`design/flow/config.mk`:
```
export PLATFORM = sky130hd
export DESIGN_NAME = top
export DESIGN_NICKNAME = top
export VERILOG_FILES = /design/flow/design.v
export SDC_FILE = /design/flow/constraint.sdc
export NUM_CORES = 4
export LEC_CHECK = 1
export CORE_AREA = 10 10 94 94
export DIE_AREA = 0 0 104 104
export SYNTH_HDL_FRONTEND = slang
```
`design/flow/constraint.sdc`:
```
current_design top

set clk_period 3.3
set clk_io_pct 0.2

create_clock -name clk0 -period $clk_period [get_ports {clk}]

set non_clock_inputs [all_inputs -no_clocks]
set_input_delay [expr $clk_period * $clk_io_pct] -clock clk0 $non_clock_inputs
set_output_delay [expr $clk_period * $clk_io_pct] -clock clk0 [all_outputs]
```
`design/flow/design.v`:
```
module div #(
    parameter IN_W = 16,    
    parameter P    = 8      
)(
    input                   clk,    
    input                   start,  
    input  [IN_W - 1:0]     a,      
    input  [IN_W - 1:0]     b,      
    output reg [IN_W + P - 1:0] q,  
    output reg              done    
);
    reg [IN_W + P - 1:0] dividend;    
    reg [IN_W + P - 1:0] quotient;    
    reg [IN_W + P:0]     remainder;   
    reg [$clog2(IN_W + P + 1) - 1:0] count;  
    reg busy;  
    reg [IN_W + P:0] temp;   
    reg [IN_W + P:0] temp1;  
    initial begin
        busy  = 0;
        done  = 0;
        temp  = 0;
        temp1 = 0;
    end
    always @(posedge clk) begin
        if (start && !busy) begin
            dividend  <= (a << P);  
            quotient  <= 0;
            remainder <= 0;
            count     <= IN_W + P + 1;
            busy      <= 1'b1;
            done      <= 1'b0;
        end else if (start && busy) begin
            dividend  <= (dividend << 1'b1);
            if (remainder >= b) begin
                remainder <= {temp[IN_W + P - 1:0], dividend[IN_W + P - 1]};
                quotient  <= {quotient[IN_W + P - 2:0], 1'b1};
            end else begin
                remainder <= {remainder[IN_W + P - 1:0], dividend[IN_W + P - 1]};
                quotient  <= {quotient[IN_W + P - 2:0], 1'b0};
            end
            count <= count - 1;
            if (count == 0) begin
                q    <= quotient;
                busy <= 1'b0;
                done <= 1'b1;
            end
        end
    end
    always @(*) begin
        temp = remainder - b;
    end
endmodule
`timescale 1ns / 1ps
module mul #(
    parameter N         = 16,   
    parameter M         = 16,   
    parameter R         = 8,    
    parameter precision = 16    
) (
    output [precision + N + R - 1:0] out,  
    input  [N - 1:0]                 a,    
    input  [R + precision - 1:0]     b     
);
    assign out = a * b;
endmodule
`timescale 1ns / 1ps
module transform #(
    parameter N         = 8,   
    parameter M         = 8,   
    parameter precision = 16,  
    parameter W_in      = 200, 
    parameter H_in      = 200, 
    parameter CHANNEL   = 1    
)(
    input                  clk,       
    input  [N - 1:0]        x_0,      
    input  [M - 1:0]        y_0,      
    input  [precision - 1:0] a,       
    input  [precision - 1:0] b,       
    input  [1:0]            counter,  
    input  [2:0]            counter1, 
    output [7:0]            v         
);
    parameter x_bit_in = $clog2(W_in) + 1;
    reg [7:0] image [0:W_in * H_in * CHANNEL - 1];
    initial begin
        $readmemh("image.hex", image);
        acc = 0;
    end
    wire [2 * precision - 1:0] one = ({2 * precision{1'b1}});
    wire [N - 1:0] x1 = (x_0 == W_in - 1) ? x_0 - 1 : x_0 + 1;
    wire [N - 1:0] y1 = (y_0 == H_in - 1) ? y_0 - 1 : y_0 + 1;
    wire [M + x_bit_in - 1:0] addr0;
    wire [M + x_bit_in - 1:0] addr2;
    mul #(
        .N(M),
        .R(x_bit_in),
        .precision(0)
    ) mul1 (
        .out(addr0),
        .a(y_0),
        .b(W_in)
    );
    mul #(
        .N(M),
        .R(x_bit_in),
        .precision(0)
    ) mul2 (
        .out(addr2),
        .a(y1),
        .b(W_in)
    );
    wire [7:0] p00 = image[(addr0 + x_0) * CHANNEL + counter];
    wire [7:0] p10 = image[(addr0 + x1) * CHANNEL + counter];
    wire [7:0] p01 = image[(addr2 + x_0) * CHANNEL + counter];
    wire [7:0] p11 = image[(addr2 + x1) * CHANNEL + counter];
    wire [2 * precision - 1:0] a_ex = a << precision;
    wire [2 * precision - 1:0] b_ex = b << precision;
    wire [2 * precision - 1:0] ab;
    mul #(
        .N(precision),
        .R(precision),
        .precision(0)
    ) mul3 (
        .out(ab),
        .a(a),
        .b(b)
    );
    wire [7:0] p;
    wire [2 * precision - 1:0] weight;
    wire [2 * precision + 7:0] temp;
    assign p = (counter1 == 0) ? p00 :
               (counter1 == 1) ? p01 :
               (counter1 == 2) ? p10 :
               (counter1 == 3) ? p11 :
               p00;
    assign weight = (counter1 == 0) ? (one - a_ex - b_ex + ab) :
                    (counter1 == 1) ? (b_ex - ab) :
                    (counter1 == 2) ? (a_ex - ab) :
                    (counter1 == 3) ? ab :
                    ab;
    mul #(
        .N(2 * precision),
        .R(8),
        .precision(0)
    ) mul4 (
        .out(temp),
        .a(weight),
        .b(p)
    );
    reg [2 * precision + 7:0] acc;
    always @(posedge clk) begin
        if (counter1 > 0) acc <= acc + temp;
        if (counter1 == 0) acc <= temp;
    end
    assign v =
        (acc + temp + (1 << (2 * precision - 1)))
        >> (2 * precision);
endmodule
`timescale 1ns / 1ps
module top #(
    parameter H_in    = 2,    
    parameter W_in    = 2,    
    parameter H_out   = 4,    
    parameter W_out   = 4,    
    parameter CHANNEL = 1     
) (
    input  clk,               
    input  rst,               
    output complete           
);
parameter x_bit_in  = $clog2(W_in) + 1;    
parameter y_bit_in  = $clog2(H_in) + 1;    
parameter x_bit_out = $clog2(W_out) + 1;   
parameter y_bit_out = $clog2(H_out) + 1;   
parameter precision = 8;                   
parameter DIV = 2'b01;  
parameter MAP = 2'b10;  
reg [1:0] state, next_state;  
reg [1:0] counter;            
reg [1:0] counter1;           
wire en1, en2;  
reg [7:0] res [0:W_out * H_out * CHANNEL - 1];  
reg com, start;  
wire [precision + x_bit_in - 1:0] r_W;  
wire [precision + y_bit_in - 1:0] r_H;  
div #(.IN_W(x_bit_out + x_bit_in), .P(precision)) div1 (
    .q(r_W),
    .done(en1),
    .a(W_in),
    .b(W_out),
    .clk(clk),
    .start(start)
);
div #(.IN_W(y_bit_out + y_bit_in), .P(precision)) div2 (
    .q(r_H),
    .done(en2),
    .a(H_in),
    .b(H_out),
    .clk(clk),
    .start(start)
);
wire [x_bit_in + precision - 1:0] x_in;
wire [y_bit_in + precision - 1:0] y_in;
reg [x_bit_out - 1:0] x_out;
reg [y_bit_out - 1:0] y_out;
wire [x_bit_in - 1:0] x_0;
wire [y_bit_in - 1:0] y_0;
wire [precision - 1:0] a;
wire [precision - 1:0] b;  
wire [7:0] value;
assign a = x_in[precision - 1:0];
assign b = y_in[precision - 1:0];
assign x_0 = x_in[x_bit_in + precision - 1:precision];
assign y_0 = y_in[y_bit_in + precision - 1:precision];
assign complete = com;
mul #(.N(x_bit_out), .M(x_bit_in), .R(x_bit_in), .precision(precision)) m1 (
    x_in,
    x_out,
    r_W
);
mul #(.N(y_bit_out), .M(y_bit_in), .R(y_bit_in), .precision(precision)) m2 (
    y_in,
    y_out,
    r_H
);
transform #(
    .precision(precision),
    .W_in(W_in),
    .H_in(H_in),
    .N(x_bit_in),
    .M(y_bit_in),
    .CHANNEL(CHANNEL)
) t1 (
    clk,
    x_0,
    y_0,
    a,
    b,
    counter,
    counter1,
    value
);
initial begin
    next_state = DIV;  
    state      = DIV;
    x_out      = 0;
    y_out      = 0;
    com        = 0;
    counter    = 0;
    counter1   = 0;
    wait (com);  
    $writememh("res.hex", res);  
end
always @(posedge clk) begin
    if (rst) begin
        state    <= DIV;
        counter  <= 0;
        counter1 <= 0;
        x_out    <= 0;
        y_out    <= 0;
        com      <= 0;
    end else begin
        state <= next_state;
        if (state == DIV) begin
            counter1 <= 0;
        end
        if (!com && state == MAP) begin
            if (counter1 == 3) begin  
                counter1 <= 0;
                if (counter == CHANNEL - 1) begin  
                    counter <= 0;
                    if (x_out == W_out - 1) begin  
                        x_out <= 0;
                        y_out <= y_out + 1;  
                    end else begin
                        x_out <= x_out + 1;  
                    end
                end else begin
                    counter <= counter + 1;  
                end
            end else begin
                counter1 <= counter1 + 1;  
            end
            if (x_out == W_out - 1 && y_out == H_out - 1 && counter == CHANNEL - 1 && counter1 == 3) begin
                com <= 1;  
            end
        end
    end
end
always @(*) begin
    if (rst) begin
        next_state = DIV;
        start      = 0;
    end else if (state == DIV && en1 && en2) begin
        next_state = MAP;
        start      = 0;
    end else if (state == DIV) begin
        start = 1;  
    end else if (state == MAP && counter1 == 3) begin
        res[((y_out * W_out + x_out) * CHANNEL) + counter] = value;
    end
end
endmodule
```
`design/flow/run.sh`:
```
#!/bin/bash
# OpenROAD 26Q1-2900-gdf79404cd8, Yosys 0.63+post, stock flow scripts
make -C /OpenROAD-flow-scripts/flow DESIGN_CONFIG=/design/flow/config.mk WORK_HOME=/design/flow/orfs finish
```
==> GITHUB_STEP_SUMMARY <==
## Synthesis and layout report

| Metric | Value |
|---|---|
| Setup repair after global routing missed its margin | no |
| Max-slew headroom at the worst pin | 56.40% |
| Power Total | 790.0 uW |
| Required time at the worst-slack endpoint | 2.64 ns |
| Flops & latches, synth | 28 |
| Number of cells produced by synthesis | 129 |
| Yosys warning tally | 0 |
| RePlAce Congestion | 0.7222 |
| Fill count | 760 |
| Cells taking the most area after synthesis | dfxtp_1 41%, ha_1 10%, mux2i_1 4.1%, nor2_1 4.0%, inv_1 3.4% |
| Post-detailed-route wirelength per cell | about 7.6 um |
| Post-CTS sizing | 0 |
| CP delay by family, top | buffers and inverters |
| Internal power | 546.5 uW |
| Global-route wire length before repair | 2953 um |
| Core ar. | 6832 sq um |
| Maximum number of pins on one net before global-route repair | 23 |
| Port Buf Inserts | 2 |
| Number of enable flip-flop cells | 0 |
| Cell Area, Synth | between 1000 and 1500 sq um |
| Endpoints left unconstrained | 3 |
| Seq pwr share | 57.3% |
| Max frequency | roughly 530 MHz |
| Critical-path maximum fanout | 7 |
| Combinational fraction of design power | between 20% and 30% |
| Clk network pwr share | 22.5% |
| Net load switching power | 243.5 uW |
| Signal arrival time at the worst endpoint | roughly 1.2 ns |
| Number of slew-limit violations in the final report | 0 |
| Overflow left after global routing | 0 |
| HPWL Detailed | 1236 um |
| Worst path buffer plus inverter count | 1 |
| Antenna viol nets, final | 0 |
| CP Launch Type | register |
| Total Neg Setup Slack | 0 ns |
| Number of failing hold endpoints at the final stage | 0 |
| Setup clock skew after layout | about 0.0030 ns |
| Final setup fails | 0 |
| Cell total in the yosys stat output | ~130 |
| TritonCTS Buffers | 3 |
| MaxCap Viol Count | 0 |
| Category of the worst setup path capture point | output pin |
| Final standard cell utilization of the core | 20.29% |
| DIE WIDTH | 104 um |
| Cell at the root of the clock tree | clkbuf_8 |
| Chip height | ~100 um |
| Worst Max-Slew Pin Slew | 0.6540 ns |
| Register pins left without a clock | 3 |
| Switching fraction of total power | 30.82% |
| Ratio of cells with drive above 1 in the final layout | between 6 and 7% |
| Kind of critical path | register to output pin |
| OpenROAD warning count | 28 |
| YS chip area | 1222 sq um |
| Top-area cell share | 40.94% |
| I/O pin count | 3 |
| Area leader, netlist | dfxtp_1 |
| Series of cell instances along the critical path | clkdlybuf4s50_1 |
| Min-delay worst type | register to register |
| Number of standard-cell rows in the floorplan | 30 |
| Ratio of total power to cell area | ~570 nW/um^2 |
| DRC violations left | 0 |
| First-pass iteration count of the detailed router | 4 |
| Count of routing violations after the opening detailed-route iteration | 72 |
| Post-Syn Area per Cell | 9.476 sq um |
| Reg clk slew, reported paths | 0.08 ns |
| Area added between synthesis and finish | 13.41% |
| Distinct lib cells used | 37 |
| Cts hold-fix bufs | 0 |
| Clock tree buffer depth | 2 |
| Crit path time final | 1.879 ns |
| Drt total wl | 1721 um |
| Master of the slowest instance on the critical path | clkdlybuf4s50_1 |
| Critical path's largest stage delay | 0.51 ns |
| Number of antenna violations at the first check in global routing | 0 |
| Async set-or-reset flop fraction in the synthesized netlist | 0% |
| Chip Footprint | 10,820 sq um |
| Worst IR drop on VDD | between 150 and 200 uV |
| Pre-placement core utilization | 17.89% |
| Leakage | 0.5534 nW |
| Vias in the first global route | between 700 and 800 |
| Global Route Usage Sum | 2.995% |
| Top_reg_cell synth | dfxtp_1 |
| CTS H-tree depth | 1 |
| Clock network latency to the later pin of the worst-skew pair | 0.26 ns |
| Run status | finished clean |
| Part of the cycle the worst path needs | 56.93% |
| TritonCTS clock tree | built |
| Ant. Diodes | 0 |
| Total vias in the final route | 842 |
| Buffers inserted by post-CTS timing repair | 0 |
| Routed vias/inst | 3.709 |
placed cells by master, fill, tap and decap left out, types with 2 or more instances in the layout:
cell type	instances
a21oi_1	8
a31oi_1	3
and4_1	2
clkbuf_8	3
clkdlybuf4s50_1	2
dfxtp_1	25
dlxtn_1	2
ha_1	10
inv_1	11
mux2_4	2
mux2i_1	5
nand2_1	5
nand3_1	5
nor2_1	13
nor2b_1	4
nor3_1	2
nor4bb_1	2
o211ai_1	2
o21a_1	2
o21ai_0	5
synth_stat cells, types with 2 or more instances:
| master | n |
|---|---|
| nand3_1 | 5 |
| ha_1 | 10 |
| a21oi_1 | 8 |
| a31oi_1 | 3 |
| dlxtn_1 | 2 |
| nor2b_1 | 4 |
| o211ai_1 | 2 |
| mux2i_1 | 5 |
| inv_1 | 11 |
| nand2_1 | 5 |
| and4_1 | 2 |
| nor3_1 | 2 |
| clkbuf_1 | 3 |
| nor4bb_1 | 2 |
| nor2_1 | 13 |
| o21a_1 | 2 |
| o21ai_0 | 5 |
| dfxtp_1 | 25 |
| mux2_4 | 2 |
per-layer routing:
layer	part of all wire (%)	wire length (um)	GRT usage, %
met1	56	958	4.248
met4	2.0	34	0.7952
met5	0	0	0
met2	41	701	4.685
met3	1.5	26	0.3759
logic make-up after synthesis:
logic type,count (synthesis),share of synthesized area [%]
simple gates,41,18.63
flops,25,40.94
latches,3,3.684
mux,7,6.551
buf+inv,16,5.834
fa+ha+maj,10,10.24
compound gates,27,14.13
per-stage QoR:
stage	cells	cell area (sq um)	worst slack [ns]	hold slack, ns
2_1_floorplan	129	1222	1.649	0.4385
3_3_place_gp	223	1340	1.221	0.4493
3_5_place_dp	223	1340	1.182	0.4552
4_1_cts	227	1386	1.395	0.4673
5_1_grt	227	1386	1.328	0.5064
6_report	227	1386	1.421	0.4670
power by group through the flow:
stage	Clock (mW)	Combinational, mW	Sequential, mW
6_report	0.177	0.160	0.452
5_1_grt	0.198	0.191	0.466
4_1_cts	0.186	0.164	0.454
worst paths after layout:
kind | slack [ns] | from | endpoint | cells after the start
setup / recovery | 1.42 | complete | complete | 1
hold / removal | 0.47 | y_out[1] | y_out[1] | 2
setup reg to reg | 1.48 | counter1[0] | y_out[0] | 5
hold reg to reg | 0.47 | y_out[1] | y_out[1] | 2
flip-flops by register name, summed over array words and instances, names as in the netlist, 2 cells and up:
name	flops
y_out	3
next_state	2
counter1	2
div2.count	4
counter	2
x_out	3
div1.count	4
state	2
cell type report:
| cell class | instances | area, sq um | share of cell area, % |
|---|---|---|---|
| Inverter | 11 | 41.29 | 2.978 |
| Tap cell | 96 | 120.1 | 8.664 |
| Multi-Input combinational cell | 85 | 605.6 | 43.68 |
| Clock buffer | 3 | 41.29 | 2.978 |
| Sequential cell | 28 | 545.5 | 39.35 |
| Timing Repair Buffer | 3 | 27.53 | 1.986 |
| Clock inverter | 1 | 5.005 | 0.3610 |
Power and IR drop assume default switching activity.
:::
▶ What the exercise asks:
Would you output, from the records above, exactly the run of lines that starts at the line containing "utilization | 17.89% |" and ends at the line containing "finished clean |", and only that run?

▶ Finished exercise:
| Pre-placement core utilization | 17.89% |
| Leakage | 0.5534 nW |
| Vias in the first global route | between 700 and 800 |
| Global Route Usage Sum | 2.995% |
| Top_reg_cell synth | dfxtp_1 |
| CTS H-tree depth | 1 |
| Clock network latency to the later pin of the worst-skew pair | 0.26 ns |
| Run status | finished clean |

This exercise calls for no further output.